Your goal: From the records below, print exactly the lines starting at the one containing "if (rd_idle) begin" and ending at the one containing "-- separate check: timing", ends included, and nothing else.

Saved data entries:
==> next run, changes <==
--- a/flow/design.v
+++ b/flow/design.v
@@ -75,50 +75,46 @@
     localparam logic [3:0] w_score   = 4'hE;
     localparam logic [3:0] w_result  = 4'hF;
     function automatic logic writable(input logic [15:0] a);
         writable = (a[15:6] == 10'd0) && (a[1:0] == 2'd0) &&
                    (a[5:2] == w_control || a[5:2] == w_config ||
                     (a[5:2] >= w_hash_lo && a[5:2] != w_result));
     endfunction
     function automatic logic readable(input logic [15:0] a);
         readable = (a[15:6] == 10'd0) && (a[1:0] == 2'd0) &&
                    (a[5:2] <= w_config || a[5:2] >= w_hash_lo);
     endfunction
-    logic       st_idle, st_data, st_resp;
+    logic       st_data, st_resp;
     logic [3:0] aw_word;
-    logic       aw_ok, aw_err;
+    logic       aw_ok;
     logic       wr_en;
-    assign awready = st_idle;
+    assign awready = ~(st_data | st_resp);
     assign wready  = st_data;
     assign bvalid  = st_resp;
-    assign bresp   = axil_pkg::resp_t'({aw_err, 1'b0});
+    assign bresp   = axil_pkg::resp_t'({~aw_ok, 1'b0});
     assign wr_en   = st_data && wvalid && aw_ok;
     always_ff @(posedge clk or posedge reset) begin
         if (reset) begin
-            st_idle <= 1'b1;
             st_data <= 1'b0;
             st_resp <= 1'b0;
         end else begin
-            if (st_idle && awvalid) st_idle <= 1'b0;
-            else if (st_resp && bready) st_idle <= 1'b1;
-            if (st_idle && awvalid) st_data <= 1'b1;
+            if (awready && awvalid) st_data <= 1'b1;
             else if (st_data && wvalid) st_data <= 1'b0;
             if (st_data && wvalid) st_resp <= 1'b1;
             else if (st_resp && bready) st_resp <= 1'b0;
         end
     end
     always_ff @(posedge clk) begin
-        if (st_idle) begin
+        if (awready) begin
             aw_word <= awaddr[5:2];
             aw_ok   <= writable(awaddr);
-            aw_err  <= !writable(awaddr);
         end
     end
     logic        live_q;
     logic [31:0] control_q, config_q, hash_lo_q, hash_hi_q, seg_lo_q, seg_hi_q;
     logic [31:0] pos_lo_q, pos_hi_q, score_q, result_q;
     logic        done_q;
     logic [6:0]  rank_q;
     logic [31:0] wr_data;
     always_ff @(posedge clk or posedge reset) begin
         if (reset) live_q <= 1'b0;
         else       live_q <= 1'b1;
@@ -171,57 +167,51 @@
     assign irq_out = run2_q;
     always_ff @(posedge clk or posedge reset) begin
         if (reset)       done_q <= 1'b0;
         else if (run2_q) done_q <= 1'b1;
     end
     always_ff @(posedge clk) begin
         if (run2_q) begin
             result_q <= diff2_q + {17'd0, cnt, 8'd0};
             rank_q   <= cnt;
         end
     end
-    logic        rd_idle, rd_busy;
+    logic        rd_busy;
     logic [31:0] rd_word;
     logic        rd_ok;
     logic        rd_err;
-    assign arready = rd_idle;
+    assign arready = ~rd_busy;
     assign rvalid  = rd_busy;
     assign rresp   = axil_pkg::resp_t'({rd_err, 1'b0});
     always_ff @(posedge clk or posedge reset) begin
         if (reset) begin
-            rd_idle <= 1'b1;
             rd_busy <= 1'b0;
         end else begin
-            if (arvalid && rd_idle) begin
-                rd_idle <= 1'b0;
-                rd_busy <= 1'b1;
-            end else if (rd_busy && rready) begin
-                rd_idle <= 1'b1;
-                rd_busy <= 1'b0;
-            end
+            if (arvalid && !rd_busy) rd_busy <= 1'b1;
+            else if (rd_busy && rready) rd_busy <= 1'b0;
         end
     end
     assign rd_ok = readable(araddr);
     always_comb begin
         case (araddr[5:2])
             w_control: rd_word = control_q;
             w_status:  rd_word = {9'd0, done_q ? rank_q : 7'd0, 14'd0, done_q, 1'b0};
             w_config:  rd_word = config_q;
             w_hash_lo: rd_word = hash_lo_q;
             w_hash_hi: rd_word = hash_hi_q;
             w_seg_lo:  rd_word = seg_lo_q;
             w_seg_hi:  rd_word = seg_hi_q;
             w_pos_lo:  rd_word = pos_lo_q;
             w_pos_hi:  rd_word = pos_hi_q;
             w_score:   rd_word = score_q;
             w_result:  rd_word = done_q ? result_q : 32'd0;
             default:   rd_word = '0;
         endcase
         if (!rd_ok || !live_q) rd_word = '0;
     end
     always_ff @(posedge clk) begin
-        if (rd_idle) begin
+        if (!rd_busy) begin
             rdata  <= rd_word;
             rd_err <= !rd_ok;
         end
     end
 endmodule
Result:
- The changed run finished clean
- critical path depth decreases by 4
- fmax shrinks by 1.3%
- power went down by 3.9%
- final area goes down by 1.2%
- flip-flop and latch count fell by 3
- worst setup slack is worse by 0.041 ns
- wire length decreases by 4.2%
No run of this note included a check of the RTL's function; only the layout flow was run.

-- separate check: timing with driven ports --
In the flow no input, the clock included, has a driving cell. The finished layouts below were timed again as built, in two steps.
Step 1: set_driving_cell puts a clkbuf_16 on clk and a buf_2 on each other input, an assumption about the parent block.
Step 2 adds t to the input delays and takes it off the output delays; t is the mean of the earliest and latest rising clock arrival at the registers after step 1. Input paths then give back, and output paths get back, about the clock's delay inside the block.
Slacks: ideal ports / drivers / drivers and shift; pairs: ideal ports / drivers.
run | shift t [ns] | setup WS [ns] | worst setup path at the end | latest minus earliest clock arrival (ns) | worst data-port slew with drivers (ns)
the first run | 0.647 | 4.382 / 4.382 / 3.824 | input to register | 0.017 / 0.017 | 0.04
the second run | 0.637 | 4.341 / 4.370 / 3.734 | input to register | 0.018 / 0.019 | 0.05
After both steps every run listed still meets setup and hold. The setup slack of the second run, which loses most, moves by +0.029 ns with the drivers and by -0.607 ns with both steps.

---

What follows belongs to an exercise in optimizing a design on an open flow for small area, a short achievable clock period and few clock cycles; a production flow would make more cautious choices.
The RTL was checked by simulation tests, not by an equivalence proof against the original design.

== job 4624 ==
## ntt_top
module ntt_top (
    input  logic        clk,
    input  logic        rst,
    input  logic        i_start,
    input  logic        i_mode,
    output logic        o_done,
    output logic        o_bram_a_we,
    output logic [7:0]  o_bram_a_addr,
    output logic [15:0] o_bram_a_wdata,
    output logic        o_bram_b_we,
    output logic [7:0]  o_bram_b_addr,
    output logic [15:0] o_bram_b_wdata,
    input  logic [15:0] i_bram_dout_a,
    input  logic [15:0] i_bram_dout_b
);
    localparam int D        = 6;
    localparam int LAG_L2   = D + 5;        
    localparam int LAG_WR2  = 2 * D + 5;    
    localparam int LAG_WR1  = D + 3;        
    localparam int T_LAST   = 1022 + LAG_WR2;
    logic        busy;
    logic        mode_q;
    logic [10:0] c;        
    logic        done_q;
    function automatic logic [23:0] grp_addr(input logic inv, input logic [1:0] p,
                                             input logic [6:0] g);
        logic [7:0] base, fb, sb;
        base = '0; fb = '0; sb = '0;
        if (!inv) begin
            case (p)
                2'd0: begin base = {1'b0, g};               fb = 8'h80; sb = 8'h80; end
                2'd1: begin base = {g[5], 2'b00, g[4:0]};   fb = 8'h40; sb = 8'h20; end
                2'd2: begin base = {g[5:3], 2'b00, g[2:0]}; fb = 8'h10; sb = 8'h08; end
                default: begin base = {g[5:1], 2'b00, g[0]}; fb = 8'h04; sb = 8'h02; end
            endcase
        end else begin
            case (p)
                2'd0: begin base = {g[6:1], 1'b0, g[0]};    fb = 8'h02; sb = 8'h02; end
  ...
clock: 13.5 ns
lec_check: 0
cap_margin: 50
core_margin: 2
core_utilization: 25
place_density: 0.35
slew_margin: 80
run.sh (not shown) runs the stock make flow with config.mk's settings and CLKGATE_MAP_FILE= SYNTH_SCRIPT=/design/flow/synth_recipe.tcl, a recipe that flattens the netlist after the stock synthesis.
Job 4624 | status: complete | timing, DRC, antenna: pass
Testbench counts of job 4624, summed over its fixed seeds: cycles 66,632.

Response:
-        if (rd_idle) begin
+        if (!rd_busy) begin
             rdata  <= rd_word;
             rd_err <= !rd_ok;
         end
     end
 endmodule
Result:
- The changed run finished clean
- critical path depth decreases by 4
- fmax shrinks by 1.3%
- power went down by 3.9%
- final area goes down by 1.2%
- flip-flop and latch count fell by 3
- worst setup slack is worse by 0.041 ns
- wire length decreases by 4.2%
No run of this note included a check of the RTL's function; only the layout flow was run.

-- separate check: timing with driven ports --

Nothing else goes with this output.